Magné N, Fischel JL, Tiffon C, Formento P, Dubreuil A, Renée N, Formento JL, Francoual M, Ciccolini J, Etienne MC, Milano G - Br. J. Cancer (2003)

Bottom Line: ZD1839 alone induced accumulation of cells in the G0/G1 phase of the cell cycle at 24 h accompanied by a concomitant increase in p21, p27 and Bax, a significant decrease in Bcl2 and a decrease in Akt phosphorylation.A decrease in DNA-PK was observed at 48 h.ZD1839 alone had no effect on caspase-3 activity, but addition of ZD1839 to cisplatin-5FU led to a significant increase in caspase-3 activity at 96 h.

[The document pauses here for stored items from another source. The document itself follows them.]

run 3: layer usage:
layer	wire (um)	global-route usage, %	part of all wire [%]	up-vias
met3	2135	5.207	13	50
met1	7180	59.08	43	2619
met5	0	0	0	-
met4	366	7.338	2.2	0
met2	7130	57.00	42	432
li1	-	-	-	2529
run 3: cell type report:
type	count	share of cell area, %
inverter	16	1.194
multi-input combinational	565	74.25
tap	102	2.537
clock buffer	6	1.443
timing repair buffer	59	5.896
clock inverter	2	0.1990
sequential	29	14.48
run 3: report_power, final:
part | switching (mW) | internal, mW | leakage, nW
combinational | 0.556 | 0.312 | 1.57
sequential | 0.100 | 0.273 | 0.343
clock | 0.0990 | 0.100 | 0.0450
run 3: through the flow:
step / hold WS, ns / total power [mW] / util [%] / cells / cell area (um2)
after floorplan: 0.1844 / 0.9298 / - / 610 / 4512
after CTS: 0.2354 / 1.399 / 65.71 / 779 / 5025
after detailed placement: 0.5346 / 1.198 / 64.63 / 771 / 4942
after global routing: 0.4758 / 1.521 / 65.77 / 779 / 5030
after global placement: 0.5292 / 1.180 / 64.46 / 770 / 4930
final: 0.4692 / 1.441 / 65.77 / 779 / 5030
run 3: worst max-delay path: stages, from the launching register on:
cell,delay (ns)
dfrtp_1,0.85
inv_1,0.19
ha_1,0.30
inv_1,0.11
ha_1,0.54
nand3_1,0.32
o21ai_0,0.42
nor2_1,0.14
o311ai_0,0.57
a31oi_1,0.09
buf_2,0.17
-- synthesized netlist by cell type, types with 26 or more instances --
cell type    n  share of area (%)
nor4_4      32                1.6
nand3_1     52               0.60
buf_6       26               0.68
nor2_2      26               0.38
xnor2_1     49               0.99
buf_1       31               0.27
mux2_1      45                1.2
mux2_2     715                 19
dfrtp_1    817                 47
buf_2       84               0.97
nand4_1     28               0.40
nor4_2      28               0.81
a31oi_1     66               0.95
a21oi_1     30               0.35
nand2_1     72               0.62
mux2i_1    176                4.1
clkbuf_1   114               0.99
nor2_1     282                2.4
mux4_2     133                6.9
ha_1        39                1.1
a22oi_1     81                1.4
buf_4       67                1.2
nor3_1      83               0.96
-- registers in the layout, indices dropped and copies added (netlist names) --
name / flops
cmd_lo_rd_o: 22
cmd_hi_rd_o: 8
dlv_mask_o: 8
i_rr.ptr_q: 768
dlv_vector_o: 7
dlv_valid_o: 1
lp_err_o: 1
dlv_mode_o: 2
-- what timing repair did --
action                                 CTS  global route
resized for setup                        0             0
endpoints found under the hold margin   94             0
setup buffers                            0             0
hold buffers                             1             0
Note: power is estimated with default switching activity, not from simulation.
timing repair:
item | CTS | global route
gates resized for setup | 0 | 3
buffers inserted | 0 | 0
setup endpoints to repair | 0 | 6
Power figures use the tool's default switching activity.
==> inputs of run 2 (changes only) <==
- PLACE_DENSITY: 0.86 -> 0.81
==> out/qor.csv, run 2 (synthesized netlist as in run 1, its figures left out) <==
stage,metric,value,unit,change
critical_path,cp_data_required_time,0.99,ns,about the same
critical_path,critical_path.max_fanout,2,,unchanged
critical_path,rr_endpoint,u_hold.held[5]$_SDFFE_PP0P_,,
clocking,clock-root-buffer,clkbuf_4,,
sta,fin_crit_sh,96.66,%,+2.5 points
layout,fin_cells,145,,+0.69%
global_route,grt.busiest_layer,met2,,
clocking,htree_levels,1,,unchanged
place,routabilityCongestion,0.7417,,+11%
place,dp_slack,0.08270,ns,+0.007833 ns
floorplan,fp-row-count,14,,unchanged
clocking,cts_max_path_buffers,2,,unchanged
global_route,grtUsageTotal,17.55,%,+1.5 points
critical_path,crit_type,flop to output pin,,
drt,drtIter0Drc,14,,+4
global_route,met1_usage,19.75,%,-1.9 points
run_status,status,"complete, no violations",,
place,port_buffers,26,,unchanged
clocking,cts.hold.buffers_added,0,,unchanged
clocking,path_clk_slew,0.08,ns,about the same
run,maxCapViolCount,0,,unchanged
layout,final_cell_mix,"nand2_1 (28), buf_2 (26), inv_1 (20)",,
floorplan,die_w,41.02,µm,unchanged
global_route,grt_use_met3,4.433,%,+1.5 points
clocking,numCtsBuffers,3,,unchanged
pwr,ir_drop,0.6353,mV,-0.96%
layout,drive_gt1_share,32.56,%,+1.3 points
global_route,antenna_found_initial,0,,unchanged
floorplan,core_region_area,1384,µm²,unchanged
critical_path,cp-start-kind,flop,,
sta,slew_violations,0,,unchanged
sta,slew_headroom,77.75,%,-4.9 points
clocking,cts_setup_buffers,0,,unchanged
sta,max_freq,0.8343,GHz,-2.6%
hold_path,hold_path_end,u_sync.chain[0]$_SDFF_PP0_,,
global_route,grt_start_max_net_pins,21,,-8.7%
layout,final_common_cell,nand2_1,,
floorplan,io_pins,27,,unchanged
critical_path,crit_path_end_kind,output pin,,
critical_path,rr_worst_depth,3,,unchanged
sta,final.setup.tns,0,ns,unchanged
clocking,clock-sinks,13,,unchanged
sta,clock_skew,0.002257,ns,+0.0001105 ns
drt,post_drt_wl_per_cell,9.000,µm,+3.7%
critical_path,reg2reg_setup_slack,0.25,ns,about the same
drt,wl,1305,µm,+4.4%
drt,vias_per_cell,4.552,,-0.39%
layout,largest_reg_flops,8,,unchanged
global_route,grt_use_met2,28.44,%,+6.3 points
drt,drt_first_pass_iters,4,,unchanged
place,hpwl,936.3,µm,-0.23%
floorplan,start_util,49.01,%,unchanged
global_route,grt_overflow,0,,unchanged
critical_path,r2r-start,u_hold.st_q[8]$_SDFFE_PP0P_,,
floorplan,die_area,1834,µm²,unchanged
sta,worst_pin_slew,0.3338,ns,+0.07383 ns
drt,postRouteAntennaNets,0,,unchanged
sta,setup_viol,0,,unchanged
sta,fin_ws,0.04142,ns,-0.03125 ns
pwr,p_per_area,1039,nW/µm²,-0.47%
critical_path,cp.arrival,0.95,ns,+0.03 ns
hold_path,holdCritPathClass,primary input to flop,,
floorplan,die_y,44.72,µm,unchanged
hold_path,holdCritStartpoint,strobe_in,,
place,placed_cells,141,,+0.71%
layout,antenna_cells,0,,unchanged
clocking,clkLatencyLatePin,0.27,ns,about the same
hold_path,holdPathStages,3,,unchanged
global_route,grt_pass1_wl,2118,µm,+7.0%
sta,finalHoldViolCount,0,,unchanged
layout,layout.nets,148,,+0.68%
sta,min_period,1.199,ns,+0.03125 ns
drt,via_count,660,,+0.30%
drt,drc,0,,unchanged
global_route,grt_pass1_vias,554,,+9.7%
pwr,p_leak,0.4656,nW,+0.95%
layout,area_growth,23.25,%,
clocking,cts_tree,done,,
[src/rtl/phase_pwm_pkg.sv]
package phase_pwm_pkg;
  // control word geometry
  localparam int unsigned CTRL_W  = 32;
  localparam int unsigned ACC_W   = 16;
  localparam int unsigned THR_W   = 8;
  localparam int unsigned EN_BIT  = 31;
  localparam int unsigned UPD_BIT = 30;
  localparam int unsigned INC_LSB = 8;
  localparam int unsigned THR_LSB = 0;
  // derived positions
  localparam int unsigned INC_MSB = INC_LSB + ACC_W - 1;
  localparam int unsigned THR_MSB = THR_LSB + THR_W - 1;
  localparam int unsigned CMP_LSB = ACC_W - THR_W;
  localparam int unsigned GAP_W   = UPD_BIT - INC_MSB - 1;

  typedef struct packed {
    logic [ACC_W-1:0] inc;
    logic [THR_W-1:0] thr;
  } pwm_cfg_t;
endpackage

[src/rtl/phase_pwm_rstsync.sv]
module phase_pwm_rstsync #(
  parameter int unsigned STAGES = 2   // at least 2
) (
  input  logic clk,
  input  logic rst_n,
  output logic rst_sync_n
);
  logic [STAGES-1:0] sync_q;
  logic [STAGES-1:0] sync_d;

  always_comb begin
    sync_d = {sync_q[STAGES-2:0], 1'b1};
  end

  always_ff @(posedge clk or negedge rst_n) begin
    if (!rst_n) sync_q <= '0;
    else        sync_q <= sync_d;
  end

  assign rst_sync_n = sync_q[STAGES-1];
endmodule

[src/rtl/phase_pwm_regs.sv]
module phase_pwm_regs
  import phase_pwm_pkg::*;
(
  input  logic              clk,
  input  logic              rst_n,
  input  logic              we_i,
  input  logic [CTRL_W-1:0] wdata_i,
  input  logic              apply_i,
  output logic              en_o,
  output logic              pend_o,
  output pwm_cfg_t          stg_o,
  output logic [CTRL_W-1:0] rdata_o
);
  logic     en_q,  en_d;
  logic     pend_q, pend_d;
  pwm_cfg_t stg_q, stg_d;
  logic     stg_ce;

  // next state
  always_comb begin
    en_d   = en_q;
    stg_d  = stg_q;
    stg_ce = we_i;
    if (we_i) begin
      en_d      = wdata_i[EN_BIT];
      stg_d.inc = wdata_i[INC_MSB:INC_LSB];
      stg_d.thr = wdata_i[THR_MSB:THR_LSB];
    end
    // a fresh request always wins over the clear from an update in flight
    if (we_i)         pend_d = wdata_i[UPD_BIT];
    else if (apply_i) pend_d = 1'b0;
    else              pend_d = pend_q;
  end

  always_ff @(posedge clk or negedge rst_n) begin
    if (!rst_n) begin
      en_q   <= 1'b0;
      pend_q <= 1'b0;
    end else begin
      en_q   <= en_d;
      pend_q <= pend_d;
    end
  end

  always_ff @(posedge clk or negedge rst_n) begin
    if (!rst_n)      stg_q <= '0;
    else if (stg_ce) stg_q <= stg_d;
  end

  assign en_o    = en_q;
  assign pend_o  = pend_q;
  assign stg_o   = stg_q;
  assign rdata_o = {en_q, pend_q, {GAP_W{1'b0}}, stg_q.inc, stg_q.thr};

  AST_PEND_FALL: assert property (@(posedge clk) disable iff (!rst_n)
    $fell(pend_q) |-> $past(apply_i || we_i));

  AST_CFG_HOLD: assert property (@(posedge clk) disable iff (!rst_n)
    !we_i |=> ($stable(stg_q) && $stable(en_q)));
endmodule

[src/rtl/phase_pwm_core.sv]
module phase_pwm_core
  import phase_pwm_pkg::*;
(
  input  logic     clk,
  input  logic     rst_n,
  input  logic     en_i,
  input  logic     pend_i,
  input  pwm_cfg_t stg_i,
  output logic     apply_o,
  output logic     pwm_o
);
  logic [ACC_W-1:0] acc_q, acc_d;
  logic [ACC_W:0]   sum;
  logic             wrap;
  logic             at_zero;
  pwm_cfg_t         act_q;
  logic             act_ce;

  // accumulator next state and period boundary detection
  always_comb begin
    sum     = {1'b0, acc_q} + {1'b0, act_q.inc};
    wrap    = en_i & sum[ACC_W];
    at_zero = (acc_q == '0);
    acc_d   = en_i ? sum[ACC_W-1:0] : '0;
    act_ce  = pend_i & (wrap | at_zero);
  end

  always_ff @(posedge clk or negedge rst_n) begin
    if (!rst_n) acc_q <= '0;
    else        acc_q <= acc_d;
  end

  always_ff @(posedge clk or negedge rst_n) begin
    if (!rst_n)      act_q <= '0;
    else if (act_ce) act_q <= stg_i;
  end

  assign apply_o = act_ce;
  assign pwm_o   = en_i & (acc_q[ACC_W-1:CMP_LSB] >= act_q.thr);

  AST_ACC_STEP: assert property (@(posedge clk) disable iff (!rst_n)
    en_i |=> (acc_q == ACC_W'($past(acc_q) + $past(act_q.inc))));

  AST_ACC_IDLE: assert property (@(posedge clk) disable iff (!rst_n)
    !en_i |=> (acc_q == '0));

  AST_ACTIVE_HOLD: assert property (@(posedge clk) disable iff (!rst_n)
    !apply_o |=> $stable(act_q));
endmodule

[src/rtl/phase_pwm.sv]
module phase_pwm
  import phase_pwm_pkg::*;
(
  input  logic              clk,
  input  logic              rst_n,
  input  logic              reg_we,
  input  logic [CTRL_W-1:0] reg_wdata,
  output logic [CTRL_W-1:0] reg_rdata,
  output logic              pwm_out
);
  logic     rst_sync_n;
  logic     en, pend, apply;
  pwm_cfg_t stg;

  phase_pwm_rstsync #(.STAGES(2)) i_rstsync (
    .clk        (clk),
    .rst_n      (rst_n),
    .rst_sync_n (rst_sync_n)
  );

  phase_pwm_regs i_regs (
    .clk     (clk),
    .rst_n   (rst_sync_n),
    .we_i    (reg_we),
    .wdata_i (reg_wdata),
    .apply_i (apply),
    .en_o    (en),
    .pend_o  (pend),
    .stg_o   (stg),
    .rdata_o (reg_rdata)
  );

  phase_pwm_core i_core (
    .clk     (clk),
    .rst_n   (rst_sync_n),
    .en_i    (en),
    .pend_i  (pend),
    .stg_i   (stg),
    .apply_o (apply),
    .pwm_o   (pwm_out)
  );

  AST_OFF_LOW: assert property (@(posedge clk) disable iff (!rst_sync_n)
    (reg_we && !reg_wdata[EN_BIT]) |=> !pwm_out);
endmodule

[config.mk]
export PLATFORM = sky130hd
export DESIGN_NAME = phase_pwm
export DESIGN_NICKNAME = d
export VERILOG_FILES = /design/src/rtl/phase_pwm_pkg.sv /design/src/rtl/phase_pwm_rstsync.sv /design/src/rtl/phase_pwm_regs.sv /design/src/rtl/phase_pwm_core.sv /design/src/rtl/phase_pwm.sv
export SDC_FILE = /design/constraint.sdc
export NUM_CORES = 1
export LEC_CHECK = 0
export BUFFER_PORTS_ARGS = -buffer_cell sky130_fd_sc_hd__buf_2
export CORE_MARGIN = 5
export CORE_UTILIZATION = 55
export CTS_CLUSTER_DIAMETER = 60
export CTS_CLUSTER_SIZE = 14
export DETAILED_ROUTE_END_ITERATION = 8
export PLACE_DENSITY = 0.8
export SETUP_SLACK_MARGIN = 0.5
export SYNTH_ARGS = -nofsm -noshare
export SYNTH_HDL_FRONTEND = slang
export SYNTH_SLANG_ARGS = --single-unit
[constraint.sdc]
create_clock -name clk -period 2.8 [get_ports clk]
set_clock_uncertainty 0.15 [all_clocks]
set_input_delay 0.42 -clock clk [delete_from_list [all_inputs] [get_ports clk]]
set_output_delay 0.42 -clock clk [all_outputs]
set_load 0.02 [all_outputs]
==> run_summary.xml <==
<?xml version="1.0" encoding="UTF-8"?>
<metrics>
  <group name="clock_network">
    <metric name="worstSkewPairLatency" unit="ns">0.36</metric>
    <metric name="cts_buffers" unit="">9</metric>
    <metric name="ctsLongestPathBuffers" unit="">2</metric>
    <metric name="clkSlewWorstSetupHoldPaths" unit="ns">0.08</metric>
    <metric name="clock_tree.root_cell" unit="">sky130_fd_sc_hd__clkbuf_8</metric>
    <metric name="numClockSinks" unit="">68</metric>
    <metric name="tritoncts" unit="">done</metric>
    <metric name="cts-htree-levels" unit="">3</metric>
  </group>
  <group name="final_layout">
    <metric name="num-nets-final" unit="">468</metric>
    <metric name="layout_cell_share_with_drive_strength_beyond_1" unit="%">48.4</metric>
    <metric name="fillerInstances" unit="">352</metric>
    <metric name="fin_cells" unit="">490</metric>
    <metric name="fin_area" unit="sq um">4690</metric>
    <metric name="antenna-diode-count" unit="">0</metric>
    <metric name="layout-area-overhead-vs-synth" unit="%">35.1</metric>
  </group>
  <group name="yosys">
    <metric name="synth_edf_count" unit="">0</metric>
    <metric name="synth_async_sr_flop_share" unit="%">100</metric>
    <metric name="synth_seq_cells" unit="">68</metric>
    <metric name="most_area_hungry_cell_type_in_the_yosys_netlist" unit="">sky130_fd_sc_hd__dfrtp_1</metric>
    <metric name="library_cells_used_by_synthesis" unit="">37</metric>
    <metric name="synth_sequential_area_ratio" unit="%">49.0</metric>
    <metric name="post_synth_instance_area" unit="sq um">3470</metric>
    <metric name="synth.yosys.warnings" unit="">0</metric>
    <metric name="synth.top_cell.area_share" unit="%">49.0</metric>
    <metric name="syn-mean-instance-area" unit="sq um">11.8</metric>
    <metric name="top_cells_by_area_in_the_synthesized_netlist" unit="">sky130_fd_sc_hd__dfrtp_1 49%, sky130_fd_sc_hd__mux2_2 16%, sky130_fd_sc_hd__ha_1 8.7%</metric>
    <metric name="mapped_cells" unit="">294</metric>
    <metric name="post_synth_most_frequent_cells" unit="">68 x sky130_fd_sc_hd__dfrtp_1, 48 x sky130_fd_sc_hd__mux2_2, 24 x sky130_fd_sc_hd__ha_1</metric>
    <metric name="synth_flop_cell" unit="">sky130_fd_sc_hd__dfrtp_1</metric>
    <metric name="yosys.cell_count.top_type" unit="">sky130_fd_sc_hd__dfrtp_1</metric>
  </group>
  <group name="sta">
    <metric name="fin_worst_hold_slack" unit="ns">0.133</metric>
    <metric name="timing_worst_slew_pin_value" unit="ns">0.824</metric>
    <metric name="setup_viol" unit="">1</metric>
    <metric name="grt_setup_unrepaired" unit="">true</metric>
    <metric name="period_utilization" unit="%">100</metric>
    <metric name="setup_ws" unit="ns">-0.00588</metric>
    <metric name="finalMaxSlewViolations" unit="">0</metric>
    <metric name="maxSlewHeadroom" unit="%">45.1</metric>
    <metric name="fin_setup_tns" unit="ns">-0.00588</metric>
    <metric name="timing_hold_violations_final" unit="">0</metric>
    <metric name="period_needed" unit="ns">2.81</metric>
    <metric name="maxClockFrequency" unit="GHz">0.356</metric>
  </group>
  <group name="route">
    <metric name="drc_violations_left" unit="">0</metric>
    <metric name="route.detailed.vias_per_inst" unit="">5.97</metric>
    <metric name="postRouteWirelength" unit="mm">10.5</metric>
    <metric name="drt_iter0_drc" unit="">254</metric>
    <metric name="detail_route.wl_per_cell" unit="um">21.4</metric>
    <metric name="detailroute.via_count" unit="">2925</metric>
    <metric name="drt_pre_antenna_iters" unit="">5</metric>
    <metric name="route.antenna.remaining_nets" unit="">0</metric>
  </group>
  <group name="place">
    <metric name="placement.setup.worst_slack" unit="ns">-0.492</metric>
    <metric name="placed_cells" unit="">455</metric>
    <metric name="port_buffers" unit="">55</metric>
    <metric name="place_area" unit="sq um">4090</metric>
    <metric name="gp_routability_congestion" unit="">0.907</metric>
    <metric name="place_hpwl" unit="mm">5.64</metric>
  </group>
  <group name="job">
    <metric name="drv.max_cap_violation_count" unit="">0</metric>
  </group>
  <group name="setup_path">
    <metric name="path_max_fanout" unit="">6</metric>
    <metric name="critical_path_arrival" unit="ns">2.90</metric>
    <metric name="critPathKind" unit="">flip-flop to flip-flop</metric>
    <metric name="critPathLaunchType" unit="">flip-flop</metric>
    <metric name="timing.critical_path.required" unit="ns">2.89</metric>
    <metric name="setup_slack_of_the_most_critical_reg_to_reg_path" unit="ns">-0.006</metric>
    <metric name="end_kind" unit="">flip-flop</metric>
  </group>
  <group name="global_route">
    <metric name="grt_usage" unit="%">24.9</metric>
    <metric name="pin_count_of_the_biggest_net_entering_global_routing" unit="">67</metric>
    <metric name="grt_pass1_wl" unit="mm">14.6</metric>
    <metric name="grt_overflow" unit="">0</metric>
    <metric name="grt_antenna_before_repair" unit="">0</metric>
    <metric name="first_global_vias" unit="">2990</metric>
  </group>
  <group name="floorplanning">
    <metric name="design.die.area" unit="sq um">8000</metric>
    <metric name="core_area" unit="sq um">6240</metric>
    <metric name="die_height" unit="um">89.4</metric>
    <metric name="floorplan.io_pins" unit="">68</metric>
    <metric name="starting_density_of_the_core" unit="%">55.6</metric>
    <metric name="floorplan.rows" unit="">29</metric>
    <metric name="die_w" unit="um">89.4</metric>
  </group>
  <group name="status">
    <metric name="violations" unit="">setup timing</metric>
    <metric name="status" unit="">finished with violations</metric>
  </group>
  <group name="power">
    <metric name="p_per_area" unit="nW/um^2">1090</metric>
    <metric name="leakage" unit="nW">2.26</metric>
    <metric name="peakVddDrop" unit="uV">712</metric>
  </group>
  <group name="min_path">
    <metric name="min_path_type" unit="">primary input to flip-flop</metric>
  </group>
</metrics>
==> cell usage in the layout (no fill, tap or decap), types with 4 or more instances in the layout <==
cell type,synthesis,layout
sky130_fd_sc_hd__nor2_1,15,15
sky130_fd_sc_hd__buf_2,0,55
sky130_fd_sc_hd__dfrtp_1,68,67
sky130_fd_sc_hd__buf_6,2,10
sky130_fd_sc_hd__nand2_1,12,12
sky130_fd_sc_hd__nand2b_1,5,4
sky130_fd_sc_hd__a21oi_1,14,14
sky130_fd_sc_hd__nand4_1,6,6
sky130_fd_sc_hd__nor3_1,4,4
sky130_fd_sc_hd__and2_1,4,4
sky130_fd_sc_hd__o21ai_0,9,6
sky130_fd_sc_hd__inv_1,12,11
sky130_fd_sc_hd__a21o_1,7,7
sky130_fd_sc_hd__ha_4,0,5
sky130_fd_sc_hd__xor2_1,6,6
sky130_fd_sc_hd__mux2i_1,4,4
sky130_fd_sc_hd__clkbuf_8,0,11
sky130_fd_sc_hd__nand3_1,4,4
sky130_fd_sc_hd__mux2_2,48,48
sky130_fd_sc_hd__conb_1,2,7
sky130_fd_sc_hd__ha_1,24,19
sky130_fd_sc_hd__buf_4,8,47
==> state kept, by name, indices dropped and copies added (netlist names) <==
| name | flops |
|---|---|
| i_core.acc_q | 16 |
| i_core.act_q | 24 |
| i_regs.en_o | 1 |
| i_regs.pend_o | 1 |
| i_regs.rdata_o | 24 |
| i_rstsync.sync_q | 2 |
==> repair_timing <==
action,4_1_cts,5_1_grt
setup buffers,11,5
pin swaps,16,12
hold buffers,1,0
setup endpoints to repair,31,34
gates cloned,1,1
hold endpoints to repair,2,0
resized for setup,11,20
==> routing by layer <==
layer / routed length [um] / GRT usage [%] / vias to the layer above
li1: - / - / 1259
met4: 585 / 15.0 / 0
met3: 884 / 6.18 / 52
met2: 5040 / 40.4 / 190
met5: 0 / 0 / -
met1: 4000 / 29.8 / 1424
==> through the flow <==
stage / total power [W] / util (%)
floorplan: 0.00273 / -
global placement: 0.00340 / 65.6
detailed placement: 0.00351 / 65.6
CTS: 0.00466 / 72.2
global route: 0.00534 / 75.1
finish: 0.00511 / 75.1
==> report_power, final <==
part | switching (W) | internal, W
Combinational | 0.00133 | 0.00133
Clock | 0.000399 | 0.000549
Sequential | 0.000240 | 0.00126
==> cells by family after synthesis <==
family	after synthesis	share of synthesized area [%]
flip-flops	68	49.0
buffers and inverters	31	4.65
AND/OR/NAND/NOR	57	8.04
multiplexers	52	16.7
AO/OA/AOI/OAI	49	9.59
XOR/XNOR	10	2.52
other	2	0.216
adder cells (fa/ha/maj)	25	9.23
==> critical path, cell delays in order, from the launching register on <==
cell and delay [ns]:
sky130_fd_sc_hd__dfrtp_1 0.39, sky130_fd_sc_hd__buf_4 0.13, sky130_fd_sc_hd__ha_1 0.38, sky130_fd_sc_hd__a21oi_1 0.16, sky130_fd_sc_hd__o21ai_1 0.22, sky130_fd_sc_hd__a221oi_1 0.12
sky130_fd_sc_hd__o31a_2 0.17, sky130_fd_sc_hd__a211oi_4 0.39, sky130_fd_sc_hd__clkbuf_16 0.23, sky130_fd_sc_hd__mux2_2 0.34
==> area by class of cell <==
class	instances	area, sq um	area share, %
Sequential cell	68	1700	36.3
Inverter	12	45.0	0.961
Tap cell	77	96.3	2.05
Clock inverter	4	72.6	1.55
Clock buffer	12	155	3.31
Multi-Input combinational cell	201	1800	38.4
Timing Repair Buffer	116	816	17.4
==> path summary, 6_finish.rpt <==
path | cells after the start | to | from
max reg2reg | 9 | i_core.act_q[19]$_DFFE_PN0P_ | i_core.acc_q[9]$_DFF_PN0_
max | 9 | i_core.act_q[19]$_DFFE_PN0P_ | i_core.acc_q[9]$_DFF_PN0_
min | 2 | i_regs.rdata_o[8]$_DFFE_PN0P_ | reg_wdata[8]
min in group asynchronous | 2 | i_rstsync.sync_q[1]$_DFF_PN0_ | rst_n
min reg2reg | 0 | i_rstsync.sync_q[1]$_DFF_PN0_ | i_rstsync.sync_q[0]$_DFF_PN0_
max in group asynchronous | 1 | i_core.act_q[7]$_DFFE_PN0P_ | i_rstsync.sync_q[1]$_DFF_PN0_
No activity file was read; power rests on OpenSTA's default activity.
### src/rtl/mmd_pkg.sv
package mmd_pkg;

    typedef enum logic [1:0] {
        ST_LOAD    = 2'd0,
        ST_RUN     = 2'd1,
        ST_STRETCH = 2'd2
    } mmd_state_e;

endpackage

### src/rtl/mmd_stage_chain.sv
module mmd_stage_chain #(
    parameter int NSTAGES = 7,
    parameter int RW      = NSTAGES + 1,
    parameter int KW      = $clog2(NSTAGES + 1)
) (
    input  logic [NSTAGES-1:0] prog_i,
    input  logic [NSTAGES-2:0] dis_i,
    output logic [RW-1:0]      ratio_o,
    output logic [KW-1:0]      depth_o
);

    logic [NSTAGES-1:0]        act;
    logic [NSTAGES-1:0]        top;
    logic [NSTAGES:0][RW-1:0]  psum;
    logic [NSTAGES:0][RW-1:0]  tsum;
    logic [NSTAGES:0][KW-1:0]  kcnt;

    assign psum[0] = '0;
    assign tsum[0] = '0;
    assign kcnt[0] = '0;

    for (genvar i = 0; i < NSTAGES; i++) begin : g_stage
        // a stage is live only if every stage below it is live
        if (i == 0) begin : g_first
            assign act[i] = 1'b1;
        end else begin : g_upper
            assign act[i] = act[i-1] & ~dis_i[i-1];
        end

        // the highest live stage supplies the 2^k term
        if (i == NSTAGES - 1) begin : g_last
            assign top[i] = act[i];
        end else begin : g_mid
            assign top[i] = act[i] & (dis_i[i] | ~act[i]);
        end

        assign psum[i+1] = psum[i] + ((act[i] & prog_i[i]) ? (RW'(1) << i) : '0);
        assign tsum[i+1] = tsum[i] + (top[i] ? (RW'(1) << (i + 1)) : '0);
        assign kcnt[i+1] = kcnt[i] + KW'(act[i]);
    end

    assign ratio_o = psum[NSTAGES] + tsum[NSTAGES];
    assign depth_o = kcnt[NSTAGES];

endmodule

View Article: PubMed Central - PubMed

Affiliation: Centre Antoine Lacassagne, Oncopharmacology Unit, 33, Avenue de Valombrose, 06189, Nice cedex 2, France.

ABSTRACT
ZD1839 ('Iressa'), an orally active, selective epidermal growth factor receptor (EGFR) tyrosine kinase inhibitor, is currently being investigated in clinical trials as a treatment for cancer. 'Iressa' is a trademark of the AstraZeneca group of companies. We have previously demonstrated a synergistic interaction between ZD1839 and cisplatin/5-fluorouracil (5FU) in CAL33, a human head and neck cancer cell line that markedly expresses EGFR. This study examined the effects of this drug combination on the cell cycle, cell cycle regulators, apoptosis-related factors, EGFR-related signalling and DNA repair in CAL33 cells. The cells were incubated with ZD1839 alone for 48 h, then cisplatin and 5FU were added. Exposure to the drug combination continued for a further 48 h. ZD1839 alone induced accumulation of cells in the G0/G1 phase of the cell cycle at 24 h accompanied by a concomitant increase in p21, p27 and Bax, a significant decrease in Bcl2 and a decrease in Akt phosphorylation. A decrease in DNA-PK was observed at 48 h. ZD1839 alone had no effect on caspase-3 activity, but addition of ZD1839 to cisplatin-5FU led to a significant increase in caspase-3 activity at 96 h. Thus, ZD1839 affects key cellular pathways controlling cell proliferation, apoptosis and DNA repair. These data provide a rationale to support clinical trials combining ZD1839 and cisplatin-5FU and other protocols that combine EGFR-targeting agents with chemotherapy or radiotherapy.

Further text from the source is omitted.